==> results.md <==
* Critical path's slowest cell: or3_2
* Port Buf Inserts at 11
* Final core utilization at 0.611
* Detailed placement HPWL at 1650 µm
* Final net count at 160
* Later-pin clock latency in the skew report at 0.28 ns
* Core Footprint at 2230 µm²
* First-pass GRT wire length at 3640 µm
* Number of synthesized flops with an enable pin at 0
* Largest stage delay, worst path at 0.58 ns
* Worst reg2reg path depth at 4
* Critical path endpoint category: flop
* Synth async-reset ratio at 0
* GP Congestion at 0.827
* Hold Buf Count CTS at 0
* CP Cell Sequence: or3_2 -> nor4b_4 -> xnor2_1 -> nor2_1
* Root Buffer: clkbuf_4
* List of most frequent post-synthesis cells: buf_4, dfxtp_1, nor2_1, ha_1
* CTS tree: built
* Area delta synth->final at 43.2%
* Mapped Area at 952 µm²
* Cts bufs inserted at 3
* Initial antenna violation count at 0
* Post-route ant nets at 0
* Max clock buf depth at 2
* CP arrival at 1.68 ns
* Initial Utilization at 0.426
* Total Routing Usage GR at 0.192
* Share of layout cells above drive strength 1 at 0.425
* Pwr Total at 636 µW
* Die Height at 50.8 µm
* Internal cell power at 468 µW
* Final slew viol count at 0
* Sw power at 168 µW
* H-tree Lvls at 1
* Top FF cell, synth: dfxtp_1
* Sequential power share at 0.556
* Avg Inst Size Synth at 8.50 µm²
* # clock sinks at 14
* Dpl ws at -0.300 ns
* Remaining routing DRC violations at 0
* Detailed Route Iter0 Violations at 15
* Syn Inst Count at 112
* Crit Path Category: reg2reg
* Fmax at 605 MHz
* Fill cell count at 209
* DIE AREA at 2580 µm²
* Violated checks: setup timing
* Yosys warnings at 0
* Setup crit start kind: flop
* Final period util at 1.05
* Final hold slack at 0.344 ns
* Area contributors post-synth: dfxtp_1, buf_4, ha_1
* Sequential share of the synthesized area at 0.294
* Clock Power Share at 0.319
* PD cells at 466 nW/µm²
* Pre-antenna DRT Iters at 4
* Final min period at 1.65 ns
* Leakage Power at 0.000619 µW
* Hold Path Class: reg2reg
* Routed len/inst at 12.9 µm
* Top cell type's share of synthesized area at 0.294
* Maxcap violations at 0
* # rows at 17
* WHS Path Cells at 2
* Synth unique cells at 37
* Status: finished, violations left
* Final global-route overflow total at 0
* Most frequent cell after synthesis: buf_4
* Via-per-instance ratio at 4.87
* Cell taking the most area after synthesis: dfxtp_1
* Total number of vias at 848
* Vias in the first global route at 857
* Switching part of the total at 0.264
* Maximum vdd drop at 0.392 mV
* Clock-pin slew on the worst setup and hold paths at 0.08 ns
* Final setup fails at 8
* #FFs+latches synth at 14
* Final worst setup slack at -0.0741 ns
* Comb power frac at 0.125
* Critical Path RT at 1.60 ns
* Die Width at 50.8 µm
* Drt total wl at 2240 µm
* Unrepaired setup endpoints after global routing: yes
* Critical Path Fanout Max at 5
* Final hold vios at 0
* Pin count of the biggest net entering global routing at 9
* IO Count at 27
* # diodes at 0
[src/rtl/pool_engine.sv]
// pool_engine: 2-D max/average pooling over all channels of a feature map
// held in a synchronous-read memory; one result written per window.
module pool_engine #(
  parameter int unsigned DATA_W   = 32,
  parameter int unsigned CHANNELS = 16,
  parameter int unsigned IN_H     = 26,
  parameter int unsigned IN_W     = 26,
  parameter int unsigned WIN      = 2,
  parameter int unsigned STRIDE   = 2,
  localparam int unsigned OUT_H    = (IN_H - WIN) / STRIDE + 1,
  localparam int unsigned OUT_W    = (IN_W - WIN) / STRIDE + 1,
  localparam int unsigned RD_DEPTH = CHANNELS * IN_H * IN_W,
  localparam int unsigned WR_DEPTH = CHANNELS * OUT_H * OUT_W,
  localparam int unsigned RA_W     = (RD_DEPTH > 1) ? $clog2(RD_DEPTH) : 1,
  localparam int unsigned WA_W     = (WR_DEPTH > 1) ? $clog2(WR_DEPTH) : 1
) (
  input  logic                     clk,
  input  logic                     reset,
  input  logic                     start,
  input  logic                     mode,
  output logic                     busy,
  output logic                     done,
  output logic                     rd_en,
  output logic [RA_W-1:0]          rd_addr,
  input  logic signed [DATA_W-1:0] rd_data,
  output logic                     wr_en,
  output logic [WA_W-1:0]          wr_addr,
  output logic signed [DATA_W-1:0] wr_data
);

  localparam int unsigned C_W   = (CHANNELS > 1) ? $clog2(CHANNELS) : 1;
  localparam int unsigned OY_W  = (OUT_H > 1) ? $clog2(OUT_H) : 1;
  localparam int unsigned OX_W  = (OUT_W > 1) ? $clog2(OUT_W) : 1;
  localparam int unsigned K_W   = (WIN > 1) ? $clog2(WIN) : 1;
  localparam int unsigned SHIFT = 2 * $clog2(WIN);
  localparam int unsigned ACC_W = DATA_W + SHIFT;

  localparam logic [C_W-1:0]  C_LAST  = C_W'(CHANNELS - 1);
  localparam logic [OY_W-1:0] OY_LAST = OY_W'(OUT_H - 1);
  localparam logic [OX_W-1:0] OX_LAST = OX_W'(OUT_W - 1);
  localparam logic [K_W-1:0]  K_LAST  = K_W'(WIN - 1);

  typedef enum logic [2:0] {
    IDLE, READ, LAST, WRITE, DONE, WAIT_START_LOW
  } state_t;

  state_t                    state;
  logic                      mode_q;
  logic                      seeded;
  logic [C_W-1:0]            c;
  logic [OY_W-1:0]           oy;
  logic [OX_W-1:0]           ox;
  logic [K_W-1:0]            ky;
  logic [K_W-1:0]            kx;
  logic signed [ACC_W-1:0]   acc;

  logic [C_W-1:0]            nx_c;
  logic [OY_W-1:0]           nx_oy;
  logic [OX_W-1:0]           nx_ox;
  logic [K_W-1:0]            nx_ky;
  logic [K_W-1:0]            nx_kx;
  logic                      last_win;
  logic                      last_k;
  logic signed [ACC_W-1:0]   x_ext;
  logic signed [ACC_W-1:0]   acc_nx;
  logic signed [ACC_W-1:0]   avg_res;
  logic signed [DATA_W-1:0]  result;

  function automatic logic [RA_W-1:0] rd_addr_of(input int unsigned fc, input int unsigned fy,
                                                 input int unsigned fx, input int unsigned fky,
                                                 input int unsigned fkx);
    int unsigned a;
    a = fc * IN_H * IN_W + (fy * STRIDE + fky) * IN_W + fx * STRIDE + fkx;
    return RA_W'(a);
  endfunction

  function automatic logic [WA_W-1:0] wr_addr_of(input int unsigned fc, input int unsigned fy,
                                                 input int unsigned fx);
    int unsigned a;
    a = fc * OUT_H * OUT_W + fy * OUT_W + fx;
    return WA_W'(a);
  endfunction

  // Next window (ox fastest, then oy, then c) and next kernel tap (kx fastest).
  always_comb begin
    nx_c     = c;
    nx_oy    = oy;
    nx_ox    = ox;
    nx_ky    = ky;
    nx_kx    = kx;
    last_win = (c == C_LAST) && (oy == OY_LAST) && (ox == OX_LAST);
    last_k   = (ky == K_LAST) && (kx == K_LAST);
    if (ox != OX_LAST) begin
      nx_ox = ox + OX_W'(1);
    end else begin
      nx_ox = '0;
      if (oy != OY_LAST) begin
        nx_oy = oy + OY_W'(1);
      end else begin
        nx_oy = '0;
        nx_c  = c + C_W'(1);
      end
    end
    if (kx != K_LAST) begin
      nx_kx = kx + K_W'(1);
    end else begin
      nx_kx = '0;
      nx_ky = ky + K_W'(1);
    end
  end

  // Fold the element on rd_data into the running max / sum; first element seeds.
  always_comb begin
    x_ext  = ACC_W'(rd_data);
    acc_nx = acc;
    if (!seeded) begin
      acc_nx = x_ext;
    end else if (!mode_q) begin
      acc_nx = (x_ext > acc) ? x_ext : acc;
    end else begin
      acc_nx = acc + x_ext;
    end
    avg_res = acc_nx >>> SHIFT;
    result  = mode_q ? DATA_W'(avg_res) : DATA_W'(acc_nx);
  end

  // Pass sequencer with registered memory strobes, addresses and status.
  always_ff @(posedge clk or negedge reset) begin
    if (!reset) begin
      state   <= IDLE;
      mode_q  <= 1'b0;
      seeded  <= 1'b0;
      c       <= '0;
      oy      <= '0;
      ox      <= '0;
      ky      <= '0;
      kx      <= '0;
      acc     <= '0;
      busy    <= 1'b0;
      done    <= 1'b0;
      rd_en   <= 1'b0;
      rd_addr <= '0;
      wr_en   <= 1'b0;
      wr_addr <= '0;
      wr_data <= '0;
    end else begin
      done  <= 1'b0;
      wr_en <= 1'b0;
      case (state)
        IDLE: begin
          if (start) begin
            mode_q  <= mode;
            c       <= '0;
            oy      <= '0;
            ox      <= '0;
            ky      <= '0;
            kx      <= '0;
            seeded  <= 1'b0;
            busy    <= 1'b1;
            rd_en   <= 1'b1;
            rd_addr <= rd_addr_of(32'd0, 32'd0, 32'd0, 32'd0, 32'd0);
            state   <= READ;
          end
        end
        READ: begin
          if (kx != '0 || ky != '0) begin
            acc    <= acc_nx;
            seeded <= 1'b1;
          end
          if (last_k) begin
            rd_en <= 1'b0;
            state <= LAST;
          end else begin
            kx      <= nx_kx;
            ky      <= nx_ky;
            rd_addr <= rd_addr_of(32'(c), 32'(oy), 32'(ox), 32'(nx_ky), 32'(nx_kx));
          end
        end
        LAST: begin
          wr_data <= result;
          wr_addr <= wr_addr_of(32'(c), 32'(oy), 32'(ox));
          wr_en   <= 1'b1;
          state   <= WRITE;
        end
        WRITE: begin
          if (last_win) begin
            busy  <= 1'b0;
            done  <= 1'b1;
            state <= DONE;
          end else begin
            c       <= nx_c;
            oy      <= nx_oy;
            ox      <= nx_ox;
            ky      <= '0;
            kx      <= '0;
            seeded  <= 1'b0;
            rd_en   <= 1'b1;
            rd_addr <= rd_addr_of(32'(nx_c), 32'(nx_oy), 32'(nx_ox), 32'd0, 32'd0);
            state   <= READ;
          end
        end
        DONE: begin
          state <= WAIT_START_LOW;
        end
        WAIT_START_LOW: begin
          if (!start) state <= IDLE;
        end
        default: begin
          state <= IDLE;
        end
      endcase
    end
  end

endmodule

_Instructions to follow_.
Which lines of the data include the string "Critical"? Find them and copy each one.

_Output of the exercise_.
* Critical path's slowest cell: or3_2
* Critical path endpoint category: flop
* Critical Path RT at 1.60 ns
* Critical Path Fanout Max at 5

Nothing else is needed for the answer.